• _What you will do_
Look through the data and write out every line with the word "length" in it.

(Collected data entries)
=== Begin Enclosure ===

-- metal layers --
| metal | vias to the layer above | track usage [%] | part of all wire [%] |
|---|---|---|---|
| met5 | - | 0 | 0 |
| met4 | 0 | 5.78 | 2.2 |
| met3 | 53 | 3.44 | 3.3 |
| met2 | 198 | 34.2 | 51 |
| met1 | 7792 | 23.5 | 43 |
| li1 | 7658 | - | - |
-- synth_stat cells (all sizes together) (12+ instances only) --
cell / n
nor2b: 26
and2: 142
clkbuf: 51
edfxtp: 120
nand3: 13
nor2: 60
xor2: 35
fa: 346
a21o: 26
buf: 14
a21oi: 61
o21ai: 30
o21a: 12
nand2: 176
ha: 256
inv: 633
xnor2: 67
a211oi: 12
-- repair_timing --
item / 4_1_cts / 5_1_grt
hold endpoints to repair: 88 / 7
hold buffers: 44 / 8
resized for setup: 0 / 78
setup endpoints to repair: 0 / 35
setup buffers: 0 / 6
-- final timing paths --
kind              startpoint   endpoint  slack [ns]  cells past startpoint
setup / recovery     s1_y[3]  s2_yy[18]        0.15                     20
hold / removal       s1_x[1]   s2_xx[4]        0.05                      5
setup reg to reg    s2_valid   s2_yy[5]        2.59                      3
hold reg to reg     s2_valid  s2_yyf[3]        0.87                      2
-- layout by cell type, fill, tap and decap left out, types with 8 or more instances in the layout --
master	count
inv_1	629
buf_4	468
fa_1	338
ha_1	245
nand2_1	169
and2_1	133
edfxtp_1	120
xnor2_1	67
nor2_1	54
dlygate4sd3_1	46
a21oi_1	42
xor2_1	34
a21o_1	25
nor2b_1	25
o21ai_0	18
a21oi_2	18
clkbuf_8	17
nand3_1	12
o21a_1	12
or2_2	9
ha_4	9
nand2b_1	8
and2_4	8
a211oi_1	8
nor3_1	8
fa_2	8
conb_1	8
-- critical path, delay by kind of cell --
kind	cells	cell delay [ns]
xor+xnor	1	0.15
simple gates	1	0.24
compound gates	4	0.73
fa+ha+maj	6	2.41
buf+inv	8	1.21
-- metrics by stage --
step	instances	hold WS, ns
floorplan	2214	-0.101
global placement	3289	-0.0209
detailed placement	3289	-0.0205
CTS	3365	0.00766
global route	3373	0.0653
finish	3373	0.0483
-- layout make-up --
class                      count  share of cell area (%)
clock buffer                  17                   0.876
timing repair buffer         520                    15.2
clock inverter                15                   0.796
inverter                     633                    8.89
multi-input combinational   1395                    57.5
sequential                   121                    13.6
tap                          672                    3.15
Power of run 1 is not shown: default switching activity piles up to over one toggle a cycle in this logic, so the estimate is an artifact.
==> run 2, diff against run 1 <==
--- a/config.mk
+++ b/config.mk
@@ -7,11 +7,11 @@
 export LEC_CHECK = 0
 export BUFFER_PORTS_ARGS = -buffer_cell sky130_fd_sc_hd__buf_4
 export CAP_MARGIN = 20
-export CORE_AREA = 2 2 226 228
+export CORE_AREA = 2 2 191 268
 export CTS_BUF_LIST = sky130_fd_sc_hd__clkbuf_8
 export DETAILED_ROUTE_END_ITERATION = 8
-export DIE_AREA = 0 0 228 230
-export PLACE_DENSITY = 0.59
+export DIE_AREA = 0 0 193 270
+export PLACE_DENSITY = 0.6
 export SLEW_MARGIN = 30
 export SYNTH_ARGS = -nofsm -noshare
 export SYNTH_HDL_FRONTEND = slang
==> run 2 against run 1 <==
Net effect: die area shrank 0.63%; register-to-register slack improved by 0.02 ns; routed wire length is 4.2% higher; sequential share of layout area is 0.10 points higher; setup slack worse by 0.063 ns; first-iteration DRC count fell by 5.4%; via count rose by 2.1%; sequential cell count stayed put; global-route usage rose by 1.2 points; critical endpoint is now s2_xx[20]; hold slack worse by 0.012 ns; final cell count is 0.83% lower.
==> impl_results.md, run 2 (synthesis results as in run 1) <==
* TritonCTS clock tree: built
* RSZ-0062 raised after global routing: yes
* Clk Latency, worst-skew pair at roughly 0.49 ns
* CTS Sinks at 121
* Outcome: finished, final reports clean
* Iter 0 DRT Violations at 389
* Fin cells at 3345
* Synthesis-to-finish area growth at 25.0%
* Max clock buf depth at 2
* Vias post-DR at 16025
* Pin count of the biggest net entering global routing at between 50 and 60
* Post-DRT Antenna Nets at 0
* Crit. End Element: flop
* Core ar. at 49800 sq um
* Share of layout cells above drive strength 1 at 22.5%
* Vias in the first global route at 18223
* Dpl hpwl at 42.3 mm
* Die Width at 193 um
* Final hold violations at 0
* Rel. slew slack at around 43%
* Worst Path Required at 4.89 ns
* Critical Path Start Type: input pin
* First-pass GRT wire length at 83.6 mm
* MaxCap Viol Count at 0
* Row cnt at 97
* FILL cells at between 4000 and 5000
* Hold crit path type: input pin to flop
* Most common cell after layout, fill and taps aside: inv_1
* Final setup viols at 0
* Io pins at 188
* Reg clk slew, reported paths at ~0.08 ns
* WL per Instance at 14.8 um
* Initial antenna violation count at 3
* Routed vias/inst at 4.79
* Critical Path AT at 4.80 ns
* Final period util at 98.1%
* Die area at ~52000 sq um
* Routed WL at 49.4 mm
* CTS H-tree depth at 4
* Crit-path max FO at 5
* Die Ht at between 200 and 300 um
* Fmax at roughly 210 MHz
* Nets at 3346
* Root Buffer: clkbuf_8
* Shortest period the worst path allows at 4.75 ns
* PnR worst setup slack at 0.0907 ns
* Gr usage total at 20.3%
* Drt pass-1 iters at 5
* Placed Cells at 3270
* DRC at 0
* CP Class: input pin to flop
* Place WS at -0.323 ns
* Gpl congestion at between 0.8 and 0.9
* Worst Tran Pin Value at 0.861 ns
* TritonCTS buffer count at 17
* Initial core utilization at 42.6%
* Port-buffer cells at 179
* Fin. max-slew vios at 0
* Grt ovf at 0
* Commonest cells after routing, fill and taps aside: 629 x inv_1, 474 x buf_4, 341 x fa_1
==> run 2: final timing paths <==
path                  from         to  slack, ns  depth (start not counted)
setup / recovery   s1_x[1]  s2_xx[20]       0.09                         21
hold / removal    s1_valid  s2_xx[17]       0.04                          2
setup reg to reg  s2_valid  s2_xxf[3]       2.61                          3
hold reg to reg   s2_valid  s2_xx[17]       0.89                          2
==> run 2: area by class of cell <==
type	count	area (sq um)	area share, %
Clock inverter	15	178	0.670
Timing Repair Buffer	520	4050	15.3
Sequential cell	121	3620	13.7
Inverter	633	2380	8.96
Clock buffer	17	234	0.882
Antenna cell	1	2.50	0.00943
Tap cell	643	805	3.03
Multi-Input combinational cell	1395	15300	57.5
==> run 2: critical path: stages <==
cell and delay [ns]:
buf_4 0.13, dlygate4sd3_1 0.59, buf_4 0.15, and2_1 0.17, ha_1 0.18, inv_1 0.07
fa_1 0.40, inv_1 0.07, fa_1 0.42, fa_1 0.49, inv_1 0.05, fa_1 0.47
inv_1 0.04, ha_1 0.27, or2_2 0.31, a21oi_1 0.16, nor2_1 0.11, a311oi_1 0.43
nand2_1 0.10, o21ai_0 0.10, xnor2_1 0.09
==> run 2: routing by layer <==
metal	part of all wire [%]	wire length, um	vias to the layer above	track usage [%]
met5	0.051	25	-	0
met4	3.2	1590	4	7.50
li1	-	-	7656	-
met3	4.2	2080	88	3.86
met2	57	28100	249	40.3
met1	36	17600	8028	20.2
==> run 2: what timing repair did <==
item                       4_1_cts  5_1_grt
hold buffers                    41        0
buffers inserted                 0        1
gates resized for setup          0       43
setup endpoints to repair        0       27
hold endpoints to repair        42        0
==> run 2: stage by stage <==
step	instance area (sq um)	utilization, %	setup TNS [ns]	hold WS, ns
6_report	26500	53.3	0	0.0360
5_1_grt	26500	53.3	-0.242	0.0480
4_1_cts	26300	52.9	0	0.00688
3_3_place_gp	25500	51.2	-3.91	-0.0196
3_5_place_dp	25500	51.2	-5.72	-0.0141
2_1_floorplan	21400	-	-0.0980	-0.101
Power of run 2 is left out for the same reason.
`config.mk`:
```
export PLATFORM = sky130hd
export DESIGN_NAME = mqcf_corner_track_flat
export DESIGN_NICKNAME = d
export VERILOG_FILES = /design/src/hdl/mqcf_pkg.sv /design/src/hdl/mqcf_stream_if.sv /design/src/hdl/mqcf_corner_track.sv /design/src/flat_wrapper.sv
export SDC_FILE = /design/constraint.sdc
export NUM_CORES = 1
export LEC_CHECK = 0
export ABC_AREA = 1
export ABC_CLOCK_PERIOD_IN_PS = 800
export BUFFER_PORTS_ARGS = -buffer_cell sky130_fd_sc_hd__buf_4
export CAP_MARGIN = 30
export CELL_PAD_IN_SITES_DETAIL_PLACEMENT = 1
export CELL_PAD_IN_SITES_GLOBAL_PLACEMENT = 1
export CORE_AREA = 4 4 51 53
export CTS_BUF_LIST = sky130_fd_sc_hd__clkbuf_8
export CTS_CLUSTER_DIAMETER = 60
export DETAILED_ROUTE_END_ITERATION = 7
export DIE_AREA = 0 0 55 57
export GPL_TIMING_DRIVEN = 0
export HOLD_SLACK_MARGIN = 0.12
export PLACE_DENSITY_LB_ADDON = 0.1
export SLEW_MARGIN = 20
export SYNTH_ARGS = -nofsm -noshare
export SYNTH_HDL_FRONTEND = slang
export SYNTH_SLANG_ARGS = --single-unit
export TNS_END_PERCENT = 30
```
`constraint.sdc`:
```
create_clock -name clk -period 0.8 [get_ports clk]
set_input_delay 0.16 -clock clk [delete_from_list [all_inputs] [get_ports clk]]
set_output_delay 0.16 -clock clk [all_outputs]
set_load 0.01 [all_outputs]
```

=== End Enclosure ===

• _Exercise answer_
Net effect: die area shrank 0.63%; register-to-register slack improved by 0.02 ns; routed wire length is 4.2% higher; sequential share of layout area is 0.10 points higher; setup slack worse by 0.063 ns; first-iteration DRC count fell by 5.4%; via count rose by 2.1%; sequential cell count stayed put; global-route usage rose by 1.2 points; critical endpoint is now s2_xx[20]; hold slack worse by 0.012 ns; final cell count is 0.83% lower.
* First-pass GRT wire length at 83.6 mm
metal	part of all wire [%]	wire length, um	vias to the layer above	track usage [%]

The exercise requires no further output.